Collected data:
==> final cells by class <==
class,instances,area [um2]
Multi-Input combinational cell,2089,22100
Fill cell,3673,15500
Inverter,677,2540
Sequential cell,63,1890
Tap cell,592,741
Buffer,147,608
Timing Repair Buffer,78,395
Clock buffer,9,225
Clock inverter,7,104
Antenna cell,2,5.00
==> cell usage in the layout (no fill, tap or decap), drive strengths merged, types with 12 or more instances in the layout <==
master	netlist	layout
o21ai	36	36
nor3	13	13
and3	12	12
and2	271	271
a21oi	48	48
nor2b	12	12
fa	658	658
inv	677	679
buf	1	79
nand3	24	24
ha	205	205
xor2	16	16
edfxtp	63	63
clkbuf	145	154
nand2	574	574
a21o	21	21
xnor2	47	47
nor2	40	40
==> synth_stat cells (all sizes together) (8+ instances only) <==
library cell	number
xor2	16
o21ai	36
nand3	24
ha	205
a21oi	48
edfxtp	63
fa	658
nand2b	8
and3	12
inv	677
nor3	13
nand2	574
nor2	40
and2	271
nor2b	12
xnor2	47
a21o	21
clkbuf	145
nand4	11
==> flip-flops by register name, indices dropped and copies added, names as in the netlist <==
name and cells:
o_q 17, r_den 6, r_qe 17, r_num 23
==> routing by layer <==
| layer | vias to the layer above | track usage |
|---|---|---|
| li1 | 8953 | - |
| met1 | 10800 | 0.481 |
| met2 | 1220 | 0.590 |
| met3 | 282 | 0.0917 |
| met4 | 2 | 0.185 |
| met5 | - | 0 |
$ cat src/sv/cce_pkg.sv
// Shared types and constants for the column convex envelope block.
// Holds the controller/datapath command and status words. No dependencies.
`timescale 1ns / 1ps
package cce_pkg;

  localparam int DEF_CHAIN_DEPTH = 1024;
  localparam int DEF_COORD_BITS  = 14;
  localparam int SQ_BITS         = 28;
  localparam int MODE_BITS       = 2;
  localparam int APB_ADDR_BITS   = 3;
  localparam int APB_DATA_BITS   = 32;
  localparam logic [SQ_BITS-1:0] MAX_SQ_RESET = 28'd2796202;

  // item modes
  localparam logic [MODE_BITS-1:0] MODE_COLUMN = 2'd0;
  localparam logic [MODE_BITS-1:0] MODE_READ   = 2'd1;
  localparam logic [MODE_BITS-1:0] MODE_CLEAR  = 2'd2;
  localparam logic [MODE_BITS-1:0] MODE_UNUSED = 2'd3;

  // register indexes (paddr[2])
  localparam logic REG_MAX_SQ = 1'b0;
  localparam logic REG_SIDE   = 1'b1;

  // port A read position select
  typedef enum logic [1:0] {
    RA_MID,
    RA_MIDM1,
    RA_RIDX
  } rd_a_sel_t;

  typedef struct packed {
    logic      cap_item;   // latch input word
    logic      clear;      // empty chain, clear overflow
    logic      bot;        // working on the bottom end
    logic      mid_init;   // mid = top end or bottom end
    logic      mid_step;   // walk mid one point inward
    logic      rd_a;
    rd_a_sel_t rd_a_sel;
    logic      rd_b;       // B = mid (bottom) or mid+1 (top)
    logic      mul_en;     // register cross product terms
    logic      sq_en;      // register squared length terms
    logic      trim;       // drop trimmed points unless segment too long
    logic      add_top;
    logic      add_bot;
    logic      push_use_bot;
    logic      load_out;
  } cce_cmd_t;

  typedef struct packed {
    logic [MODE_BITS-1:0] mode;
    logic                 rvalid;
    logic                 count_zero;
    logic                 seed_two;
    logic                 hit;
    logic                 end_beyond;
    logic                 loop_ok;
    logic                 concave;
    logic                 out_free;
  } cce_stat_t;

endpackage

$ cat src/sv/cce_ctrl.sv
// Controller state machine for the column convex envelope.
// Sequences seeding, end trims, pushes, reads and clears; uses cce_pkg.
`timescale 1ns / 1ps
module cce_ctrl import cce_pkg::*; (
  input  logic      clk,
  input  logic      rst,
  input  logic      in_valid,
  output logic      in_stall,
  input  cce_stat_t stat,
  output cce_cmd_t  cmd
);

  typedef enum logic [4:0] {
    S_IDLE, S_DISPATCH, S_SEED1, S_SEED2, S_INIT, S_RD_END, S_CMP_END,
    S_LOOP, S_MUL, S_SGN, S_LEN, S_SQ, S_CHK, S_PUSH, S_RD_PT, S_CLEAR,
    S_FINISH
  } state_t;

  state_t state, state_next;
  logic   bot, bot_next;

  // next state and command decode
  always_comb begin
    state_next = state;
    bot_next   = bot;
    cmd        = '0;
    cmd.bot    = bot;
    case (state)
      S_IDLE: begin
        if (in_valid) begin
          cmd.cap_item = 1'b1;
          state_next   = S_DISPATCH;
        end
      end
      S_DISPATCH: begin
        bot_next = 1'b0;
        case (stat.mode)
          MODE_COLUMN: begin
            if (!stat.rvalid) state_next = S_FINISH;
            else if (stat.count_zero) state_next = S_SEED1;
            else state_next = S_INIT;
          end
          MODE_READ:  state_next = stat.hit ? S_RD_PT : S_FINISH;
          MODE_CLEAR: state_next = S_CLEAR;
          default:    state_next = S_FINISH;
        endcase
      end
      S_SEED1: begin
        cmd.add_bot = 1'b1;
        state_next  = stat.seed_two ? S_SEED2 : S_FINISH;
      end
      S_SEED2: begin
        cmd.add_bot      = 1'b1;
        cmd.push_use_bot = 1'b1;
        state_next       = S_FINISH;
      end
      S_INIT: begin
        cmd.mid_init = 1'b1;
        state_next   = S_RD_END;
      end
      S_RD_END: begin
        cmd.rd_a     = 1'b1;
        cmd.rd_a_sel = RA_MID;
        state_next   = S_CMP_END;
      end
      S_CMP_END: begin
        if (stat.end_beyond) state_next = S_LOOP;
        else if (bot) state_next = S_FINISH;
        else begin
          bot_next   = 1'b1;
          state_next = S_INIT;
        end
      end
      S_LOOP: begin
        if (stat.loop_ok) begin
          cmd.rd_a     = 1'b1;
          cmd.rd_a_sel = bot ? RA_MIDM1 : RA_MID;
          cmd.rd_b     = 1'b1;
          state_next   = S_MUL;
        end else begin
          state_next = S_LEN;
        end
      end
      S_MUL: begin
        cmd.mul_en = 1'b1;
        state_next = S_SGN;
      end
      S_SGN: begin
        if (stat.concave) begin
          cmd.mid_step = 1'b1;
          state_next   = S_LOOP;
        end else begin
          state_next = S_LEN;
        end
      end
      S_LEN: begin
        cmd.rd_a     = 1'b1;
        cmd.rd_a_sel = RA_MID;
        state_next   = S_SQ;
      end
      S_SQ: begin
        cmd.sq_en  = 1'b1;
        state_next = S_CHK;
      end
      S_CHK: begin
        cmd.trim   = 1'b1;
        state_next = S_PUSH;
      end
      S_PUSH: begin
        cmd.add_top      = !bot;
        cmd.add_bot      = bot;
        cmd.push_use_bot = bot;
        if (bot) state_next = S_FINISH;
        else begin
          bot_next   = 1'b1;
          state_next = S_INIT;
        end
      end
      S_RD_PT: begin
        cmd.rd_a     = 1'b1;
        cmd.rd_a_sel = RA_RIDX;
        state_next   = S_FINISH;
      end
      S_CLEAR: begin
        cmd.clear  = 1'b1;
        state_next = S_FINISH;
      end
      S_FINISH: begin
        if (stat.out_free) begin
          cmd.load_out = 1'b1;
          state_next   = S_IDLE;
        end
      end
      default: state_next = S_IDLE;
    endcase
  end

  // state register
  always_ff @(posedge clk) begin
    if (rst) begin
      state <= S_IDLE;
      bot   <= 1'b0;
    end else begin
      state <= state_next;
      bot   <= bot_next;
    end
  end

  assign in_stall = (state != S_IDLE);

endmodule

$ cat config.mk
export PLATFORM = sky130hd
export DESIGN_NAME = cce_ctrl
export DESIGN_NICKNAME = d
export VERILOG_FILES = /design/src/sv/cce_pkg.sv /design/src/sv/cce_ctrl.sv
export SDC_FILE = /design/constraint.sdc
export NUM_CORES = 1
export LEC_CHECK = 0
export BUFFER_PORTS_ARGS = -buffer_cell sky130_fd_sc_hd__buf_2
export CAP_MARGIN = 20
export CORE_MARGIN = 1
export CORE_UTILIZATION = 46
export CTS_CLUSTER_DIAMETER = 200
export CTS_CLUSTER_SIZE = 14
export DETAILED_ROUTE_END_ITERATION = 7
export GPL_TIMING_DRIVEN = 0
export PLACE_DENSITY_LB_ADDON = 0.05
export SYNTH_ARGS = -nofsm -noshare
export SYNTH_HDL_FRONTEND = slang
export SYNTH_SLANG_ARGS = --single-unit
$ cat constraint.sdc
create_clock -name clk -period 1.6 [get_ports clk]
set_clock_uncertainty 0.1 [all_clocks]
set_input_delay 0.16 -clock clk [delete_from_list [all_inputs] [get_ports clk]]
set_output_delay 0.16 -clock clk [all_outputs]
set_load 0.02 [all_outputs]
==> results of run 1 <==
## state kept, by name, indices dropped and copies added, names as in the netlist
name	flops
bot	1
state	5
## layer usage
metal  track usage [%]  share of wire [%]
met1              36.2                 38
met2              51.6                 53
met3              1.63                7.1
met4              11.7                1.2
met5                 0                  0
## final timing paths
path,startpoint,endpoint,slack [ns]
max,state[3],cmd[1],-0.14
min,rst,state[4],0.04
max reg2reg,state[3],state[4],-0.05
min reg2reg,state[4],state[1],0.54
## logic make-up after synthesis
| group | after synthesis | share of synthesized area [%] |
|---|---|---|
| and+or+nand+nor | 53 | 43.6 |
| AOI/OAI and AO/OA | 32 | 30.0 |
| DFF | 6 | 17.1 |
| buffers and inverters | 15 | 9.29 |
## cell type report
class | instances | area, µm² | share of cell area, %
Sequential cell | 6 | 131 | 11.2
Timing Repair Buffer | 41 | 292 | 24.8
Tap cell | 15 | 18.8 | 1.60
Multi-Input combinational cell | 85 | 596 | 50.7
Inverter | 7 | 26.3 | 2.24
Clock buffer | 3 | 22.5 | 1.92
Buffer | 8 | 88.8 | 7.56
## worst max-delay path, stage by stage (launching register included)
cell	delay, ns
dfxtp_4	0.36
or3b_4	0.43
a211oi_4	0.30
buf_6	0.16
## cell usage after synthesis
cell type  count  area (µm²)
nor2b_1        6        37.5
or2_2          1        6.26
nor3b_1        1        7.51
o32a_1         1        10.0
a311oi_1       1        8.76
nand4b_1       1        8.76
nand3b_1       3        22.5
dfxtp_1        6         120
nor2_1        11        41.3
clkbuf_1       3        11.3
nor3_1        11        55.1
a31oi_1        4        25.0
buf_4          1        7.51
o31ai_1        1        7.51
or3_1          1        6.26
and2_0         1        6.26
or3b_1         1        8.76
nor4b_1        1        8.76
a211oi_1       1        7.51
nor3_4         1        16.3
buf_2          4        20.0
a211oi_2       1        12.5
inv_1          7        26.3
o22ai_1        2        12.5
a32o_1         1        10.0
or3b_4         1        11.3
a21oi_1        9        45.0
nand3_1        3        15.0
a41oi_1        2        17.5
nand2b_1       3        18.8
nand2_1        5        18.8
and3_1         1        6.26
a211o_1        1        8.76
o21ai_0        6        30.0
a21o_1         2        15.0
or4b_1         1        10.0
## metrics by stage
| step | setup WS [ns] | power, mW |
|---|---|---|
| after floorplan | 0.00613 | 0.919 |
| after global placement | -0.0674 | 1.13 |
| after detailed placement | -0.0885 | 1.15 |
| after CTS | -0.0564 | 1.48 |
| after global routing | -0.204 | 1.90 |
| final | -0.140 | 1.80 |
## power breakdown
part | switching [mW] | internal (mW) | leakage, nW | total [mW]
Sequential | 0.0729 | 0.215 | 0.0516 | 0.288
Clock | 0.0515 | 0.0846 | 0.0138 | 0.136
Combinational | 0.767 | 0.613 | 0.444 | 1.38
## timing repair
action                     CTS  global route
pin swaps                    3             5
resized for setup           34            24
setup endpoints to repair   19            14
cloned                       0             1
buffers inserted             4             8
==> flow_summary_export.csv, run 1 <==
group,metric,value,unit
floorplan,rows,13,
route,drc,0,
grt,antenna_found_initial,0,
floorplan,dieArea,0.00168,mm²
cells_and_area,drive_above_1_share,49.3,%
cells_and_area,final_area,0.00117,mm²
floorplan,io_pins,30,
job,cap_violations,0,
sta,tightest_slew,0.337,ns
floorplan,die_w,41.0,µm
sta,setup-violations-final,11,
logic_synthesis,seq_area_frac_synth,17.1,%
sta,slew_headroom,77.2,%
grt,grt_start_max_net_pins,11,
clock_tree,clockBufferDepth,2,
logic_synthesis,syn_inst,106,
cells_and_area,utilization,86.0,%
sta,finalHoldViolations,0,
route,ant_nets,0,
route,dr.pass1.iters,4,
route,routed_wl,2880,µm
cells_and_area,final_cells,165,
route,drtIter0Drc,86,
clock_tree,cts_tree,"built",
worst_hold_path,min_path_cells,2,
route,vias,1060,
placed_design,port_buffers,29,
sta,hold-worst-slack,0.0415,ns
clock_tree,clk_latency,0.24,ns
cells_and_area,area_growth,67.7,%
floorplan,core,0.00137,mm²
clock_tree,root_buffer,"clkbuf_4",
critical_path,critPathMaxFanout,7,
sta,fin_tns_setup,-0.710,ns
critical_path,required,1.34,ns
logic_synthesis,ys_seq_elements,6,
logic_synthesis,syn_nets,119,
placed_design,dp_hpwl,1570,µm
pwr,p_per_area,1540,mW/mm²
critical_path,path_class,"flip-flop to primary output",
placed_design,dp.cells,150,
critical_path,arrival,1.48,ns
clock_tree,clock-sinks,6,
floorplan,initial_core_util,51.3,%
cells_and_area,num_antenna_cells,0,
clock_tree,cts_htree_levels,1,
route,vias_per_cell,6.42,
placed_design,dpl_cell_area,875,µm²
placed_design,gp_congestion,0.792,
sta,period_minus_slack,1.74,ns
worst_hold_path,hp-class,"primary input to flip-flop",
critical_path,rr_worst_depth,5,
run_status,violations,"setup timing",
logic_synthesis,syn_area,701,µm²
sta,finalMaxSlewViolations,0,
critical_path,start_kind,"flip-flop",
critical_path,end_kind,"primary output",
run_status,status,"finished, violations left",
sta,fin_ws,-0.140,ns
pwr,p_leak,0.509,nW
route,wire_per_inst,17.4,µm
clock_tree,cts_hold_buf,0,
grt,grt_pass1_vias,772,
logic_synthesis,synth.distinct_cells,36,
cells_and_area,nets,165,
sta,fmax,575,MHz
sta,rsz0062_at_grt,"yes",
cells_and_area,fill_cells,80,
pwr,ir_drop,969,µV
logic_synthesis,synth_area_per_cell,6.61,µm²
clock_tree,cts.clk_slew.worst_paths,0.05,ns
cells_and_area,most-common-layout-cells,"19 x buf_4, 19 x buf_2, 9 x nor2_1, 9 x a21oi_1",
floorplan,die_height,41.0,µm
logic_synthesis,yosysWarnings,0,
grt,grtUsageTotal,29.2,%
sta,period_share,109,%
clock_tree,cts-buffers-inserted,3,
grt,grt_pass1_wl,3260,µm
grt,grt-ovfl-total,0,
(Power assumes the default switching activity.)
==> run 2: changes to the inputs <==
--- a/config.mk
+++ b/config.mk
@@ -13,7 +13,8 @@
 export CTS_CLUSTER_SIZE = 14
 export DETAILED_ROUTE_END_ITERATION = 7
 export GPL_TIMING_DRIVEN = 0
-export PLACE_DENSITY_LB_ADDON = 0.05
+export PLACE_DENSITY = 0.89
+export RECOVER_POWER = 25
 export SYNTH_ARGS = -nofsm -noshare
 export SYNTH_HDL_FRONTEND = slang
 export SYNTH_SLANG_ARGS = --single-unit
==> run 2 against run 1 <==
  * The run still ends with setup timing left
  * Sequential power is 4% higher
  * Sequential share of layout area is 0.25 points lower
  * Final area is 6.2% higher
  * Critical path depth is 1 higher
  * Non-clock buffer count is 4 higher
  * First-iteration DRC count is 29% lower
  * Sequential cell count stayed put
  * Routed wire length is 24% higher
  * Worst setup slack worse by 0.084 ns
  * Final cell count is 2.4% higher
  * Critical endpoint is now cmd[4]
  * Largest cell class unchanged
==> flow_summary_export.csv, run 2 (synthesized netlist as in run 1, its figures left out) <==
group,metric,value,unit
cells_and_area,largest_reg_flops,5,
sta,slew_headroom,78.6,%
clock_tree,clk_latency,0.26,ns
placed_design,dp_hpwl,1570,µm
route,vias,1157,
floorplan,rows,13,
floorplan,dieArea,0.00168,mm²
critical_path,start_kind,"flip-flop",
cells_and_area,num_antenna_cells,0,
critical_path,rr_worst_depth,6,
clock_tree,cts_hold_buf,0,
pwr,p_leak,0.540,nW
route,vias_per_cell,6.85,
critical_path,r2r_end,"bot",
cells_and_area,fill_cells,62,
pwr,p_per_area,1580,mW/mm²
clock_tree,root_buffer,"clkbuf_4",
critical_path,required,1.34,ns
run_status,violations,"setup timing",
critical_path,end_kind,"primary output",
critical_path,arrival,1.56,ns
clock_tree,cts-buffers-inserted,3,
sta,rsz0062_at_grt,"yes",
sta,fin_ws,-0.223,ns
floorplan,die_height,41.0,µm
run_status,status,"finished, violations left",
clock_tree,cts.clk_slew.worst_paths,0.05,ns
route,wire_per_inst,21.1,µm
route,routed_wl,3570,µm
grt,antenna_found_initial,0,
cells_and_area,area_growth,78.0,%
job,cap_violations,0,
cells_and_area,drive_above_1_share,55.8,%
clock_tree,clock-sinks,6,
cells_and_area,final_cells,169,
critical_path,r2r_start,"state[3]",
placed_design,gp_congestion,0.845,
clock_tree,cts_htree_levels,1,
pwr,power,1.97,mW
route,dr.pass1.iters,4,
critical_path,crit_end,"cmd[4]",
sta,setup-violations-final,13,
critical_path,crit_path_start,"state[4]",
cells_and_area,nets,169,
clock_tree,clockBufferDepth,2,
route,drtIter0Drc,61,
floorplan,io_pins,30,
critical_path,path_class,"flip-flop to primary output",
route,ant_nets,0,
placed_design,dp.cells,150,
sta,fmax,548,MHz
cells_and_area,largestRegisters,"state (5), bot (1)",
critical_path,r2r_slack,-0.08,ns
worst_hold_path,hp-class,"primary input to flip-flop",
grt,grt_start_max_net_pins,11,
floorplan,die_w,41.0,µm
cells_and_area,final_common_cell,"buf_4",
grt,grt_pass1_vias,883,
sta,period_minus_slack,1.82,ns
cells_and_area,most-common-layout-cells,"22 x buf_4, 18 x buf_2, 9 x nor2_1, 9 x a21oi_1, 8 x buf_6",
floorplan,core,0.00137,mm²
sta,finalMaxSlewViolations,0,
grt,grt-ovfl-total,0,
placed_design,port_buffers,29,
sta,tightest_slew,0.318,ns
grt,grt_pass1_wl,3720,µm
critical_path,critPathMaxFanout,4,
cells_and_area,utilization,91.3,%
pwr,ir_drop,855,µV
grt,grtUsageTotal,33.1,%
sta,finalHoldViolations,0,
sta,period_share,114,%
clock_tree,cts_tree,"built",
route,drc,0,
floorplan,initial_core_util,51.3,%
cells_and_area,largest_register,"state",
## run 2: changes by cell type in the layout (fill, tap and decap cells not counted), moves of 2 or more
cell / previous run / this run
nor2b_2: 0 / 2
buf_4: 19 / 22
dfxtp_4: 2 / 4
dfxtp_2: 3 / 1
## run 2: metrics by stage
step | worst slack (ns) | hold WS, ns | instance area (µm²) | setup TNS [ns]
final | -0.223 | 0.0414 | 1250 | -1.18
after global routing | -0.344 | 0.0500 | 1250 | -2.02
after CTS | -0.0881 | 0.0413 | 1020 | -0.327
after global placement | -0.0136 | 0.296 | 875 | -0.0188
after detailed placement | -0.0437 | 0.305 | 875 | -0.0546
after floorplan | 0.00613 | 0.129 | 711 | 0
## run 2: area by class of cell
type | instances | area (µm²) | share of cell area (%)
Sequential cell | 6 | 136 | 10.9
Multi-Input combinational cell | 85 | 624 | 50.1
Buffer | 7 | 86.3 | 6.92
Tap cell | 15 | 18.8 | 1.50
Timing Repair Buffer | 46 | 333 | 26.7
Inverter | 7 | 26.3 | 2.11
Clock buffer | 3 | 22.5 | 1.81
## run 2: where the power goes
| part | total (mW) | switching, mW | internal, mW |
|---|---|---|---|
| clock | 0.151 | 0.0655 | 0.0855 |
| combinational | 1.51 | 0.852 | 0.662 |
| sequential | 0.300 | 0.0809 | 0.219 |
| total | 1.97 | 0.998 | 0.967 |
## run 2: repair_timing
item	in CTS	in global routing
gates resized for setup	31	40
endpoints found under the setup margin	19	21
buffers inserted	5	13
pin swaps	5	10
cloned	0	1
## run 2: worst min-delay path by stage
stage                     from       end  slack [ns]  cells past startpoint
final                      rst  state[4]        0.04                      2
after global routing       rst  state[4]        0.05                      2
after CTS                  rst  state[3]        0.04                      2
after detailed placement   rst       bot        0.31                      2
after global placement     rst  state[3]        0.30                      2
after floorplan            rst  state[1]        0.13                      1
## run 2: worst max-delay path, stage by stage, from the launching register on
cell and delay [ns]:
dfxtp_4 0.37, buf_8 0.13, nand3b_1 0.25, nor3_1 0.30
buf_2 0.25
## run 2: per-layer routing
layer / vias up / part of all wire, % / global-route usage [%] / routed length [µm]
met3: 42 / 10 / 4.35 / 364
met4: 0 / 6.4 / 10.8 / 230
met1: 516 / 35 / 37.3 / 1250
met2: 115 / 48 / 62.5 / 1730
li1: 484 / - / - / -
met5: - / 0 / 0 / 0
==> run 3: changes to the inputs <==
--- a/config.mk
+++ b/config.mk
@@ -9,7 +9,6 @@
 export CAP_MARGIN = 20
 export CORE_MARGIN = 1
 export CORE_UTILIZATION = 46
-export CTS_CLUSTER_DIAMETER = 200
 export CTS_CLUSTER_SIZE = 14
 export DETAILED_ROUTE_END_ITERATION = 7
 export GPL_TIMING_DRIVEN = 0
==> constraint.sdc (replaced) <==
create_clock -name clk -period 1.6 [get_ports clk]
set_clock_uncertainty 0.1 [all_clocks]
set_input_delay 0.32 -clock clk [delete_from_list [all_inputs] [get_ports clk]]
set_output_delay 0.32 -clock clk [all_outputs]
set_load 0.02 [all_outputs]
==> run 3 against run 2 <==
  * The run now fails in global routing
  * Area after synthesis did not move
  * Synthesized cell count did not move
==> flow_summary_export.csv, run 3 <==
group,metric,value,unit
run_status,status,"stopped before the end",
run_status,haltStage,"global routing",
run_status,first-error,"[ERROR DPL-0038] Utilization greater than 100%, impossible to legalize",
placed_design,dpl_cell_area,893,µm²
clock_tree,cts_htree_levels,1,
clock_tree,cts-buffers-inserted,3,
logic_synthesis,synth.distinct_cells,36,
logic_synthesis,synthTopCellsByArea,"dfxtp_1 17%, nor3_1 7.9%, a21oi_1 6.4%",
sta,worst-ep-kind,"output port",
logic_synthesis,yosysWarnings,0,
floorplan,die_w,41.0,µm
clock_tree,clock-sinks,6,
logic_synthesis,synth_area_per_cell,6.61,µm²
logic_synthesis,synth_top_cell_by_area,"dfxtp_1",
logic_synthesis,syn_inst,106,
placed_design,gp_congestion,0.927,
logic_synthesis,syn_area,701,µm²
placed_design,dp_hpwl,1590,µm
logic_synthesis,synth_common_cells,"11 x nor2_1, 11 x nor3_1, 9 x a21oi_1, 7 x inv_1",
logic_synthesis,seq_area_frac_synth,17.1,%
floorplan,die_height,41.0,µm
logic_synthesis,yosys.area.top_type_share,17.1,%
logic_synthesis,ys.flop_type,"dfxtp_1",
clock_tree,clockBufferDepth,2,
placed_design,port_buffers,29,
clock_tree,cts_hold_buf,0,
logic_synthesis,syn_nets,119,
floorplan,initial_core_util,51.3,%
floorplan,rows,13,
clock_tree,root_buffer,"clkbuf_4",
grt,grt_start_max_net_pins,11,
sta,repair-timing-grt-worst-ep,"cmd[2]",
logic_synthesis,synthArstFlopShare,0,%
logic_synthesis,synth_edf_count,0,
logic_synthesis,ys_seq_elements,6,
floorplan,io_pins,30,
-- run 3: kinds of logic after synthesis --
| family | count (synthesis) | synth area share, % |
|---|---|---|
| AOI/OAI and AO/OA | 32 | 30.0 |
| buffers and inverters | 15 | 9.29 |
| DFF | 6 | 17.1 |
| and+or+nand+nor | 53 | 43.6 |
-- run 3: metrics by stage --
stage               worst slack (ns)  cells
global placement              -0.137    150
detailed placement            -0.185    150
floorplan                     -0.112    106
CTS                           -0.237    168
-- run 3: what timing repair did --
item	in CTS
pin swaps	12
buffers inserted	15
resized for setup	63
endpoints found under the setup margin	19
==> run 4: changes to the inputs <==
--- a/config.mk
+++ b/config.mk
@@ -7,12 +7,11 @@
 export LEC_CHECK = 0
 export BUFFER_PORTS_ARGS = -buffer_cell sky130_fd_sc_hd__buf_2
 export CAP_MARGIN = 20
-export CORE_MARGIN = 1
-export CORE_UTILIZATION = 46
-export CTS_CLUSTER_SIZE = 14
+export CORE_AREA = 2 2 63 65
 export DETAILED_ROUTE_END_ITERATION = 7
+export DIE_AREA = 0 0 65 67
 export GPL_TIMING_DRIVEN = 0
-export PLACE_DENSITY = 0.89
+export PLACE_DENSITY_LB_ADDON = 0.15
 export RECOVER_POWER = 25
 export SYNTH_ARGS = -nofsm -noshare
 export SYNTH_HDL_FRONTEND = slang
==> run 4 against run 3 <==
  * The flow now finishes, with violations (setup timing)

What to work on | Beginning of the records through the line with "localparam int DEF_COORD_BITS": return that span exactly and stop there.

Final answer |
==> final cells by class <==
class,instances,area [um2]
Multi-Input combinational cell,2089,22100
Fill cell,3673,15500
Inverter,677,2540
Sequential cell,63,1890
Tap cell,592,741
Buffer,147,608
Timing Repair Buffer,78,395
Clock buffer,9,225
Clock inverter,7,104
Antenna cell,2,5.00
==> cell usage in the layout (no fill, tap or decap), drive strengths merged, types with 12 or more instances in the layout <==
master	netlist	layout
o21ai	36	36
nor3	13	13
and3	12	12
and2	271	271
a21oi	48	48
nor2b	12	12
fa	658	658
inv	677	679
buf	1	79
nand3	24	24
ha	205	205
xor2	16	16
edfxtp	63	63
clkbuf	145	154
nand2	574	574
a21o	21	21
xnor2	47	47
nor2	40	40
==> synth_stat cells (all sizes together) (8+ instances only) <==
library cell	number
xor2	16
o21ai	36
nand3	24
ha	205
a21oi	48
edfxtp	63
fa	658
nand2b	8
and3	12
inv	677
nor3	13
nand2	574
nor2	40
and2	271
nor2b	12
xnor2	47
a21o	21
clkbuf	145
nand4	11
==> flip-flops by register name, indices dropped and copies added, names as in the netlist <==
name and cells:
o_q 17, r_den 6, r_qe 17, r_num 23
==> routing by layer <==
| layer | vias to the layer above | track usage |
|---|---|---|
| li1 | 8953 | - |
| met1 | 10800 | 0.481 |
| met2 | 1220 | 0.590 |
| met3 | 282 | 0.0917 |
| met4 | 2 | 0.185 |
| met5 | - | 0 |
$ cat src/sv/cce_pkg.sv
// Shared types and constants for the column convex envelope block.
// Holds the controller/datapath command and status words. No dependencies.
`timescale 1ns / 1ps
package cce_pkg;

  localparam int DEF_CHAIN_DEPTH = 1024;
  localparam int DEF_COORD_BITS  = 14;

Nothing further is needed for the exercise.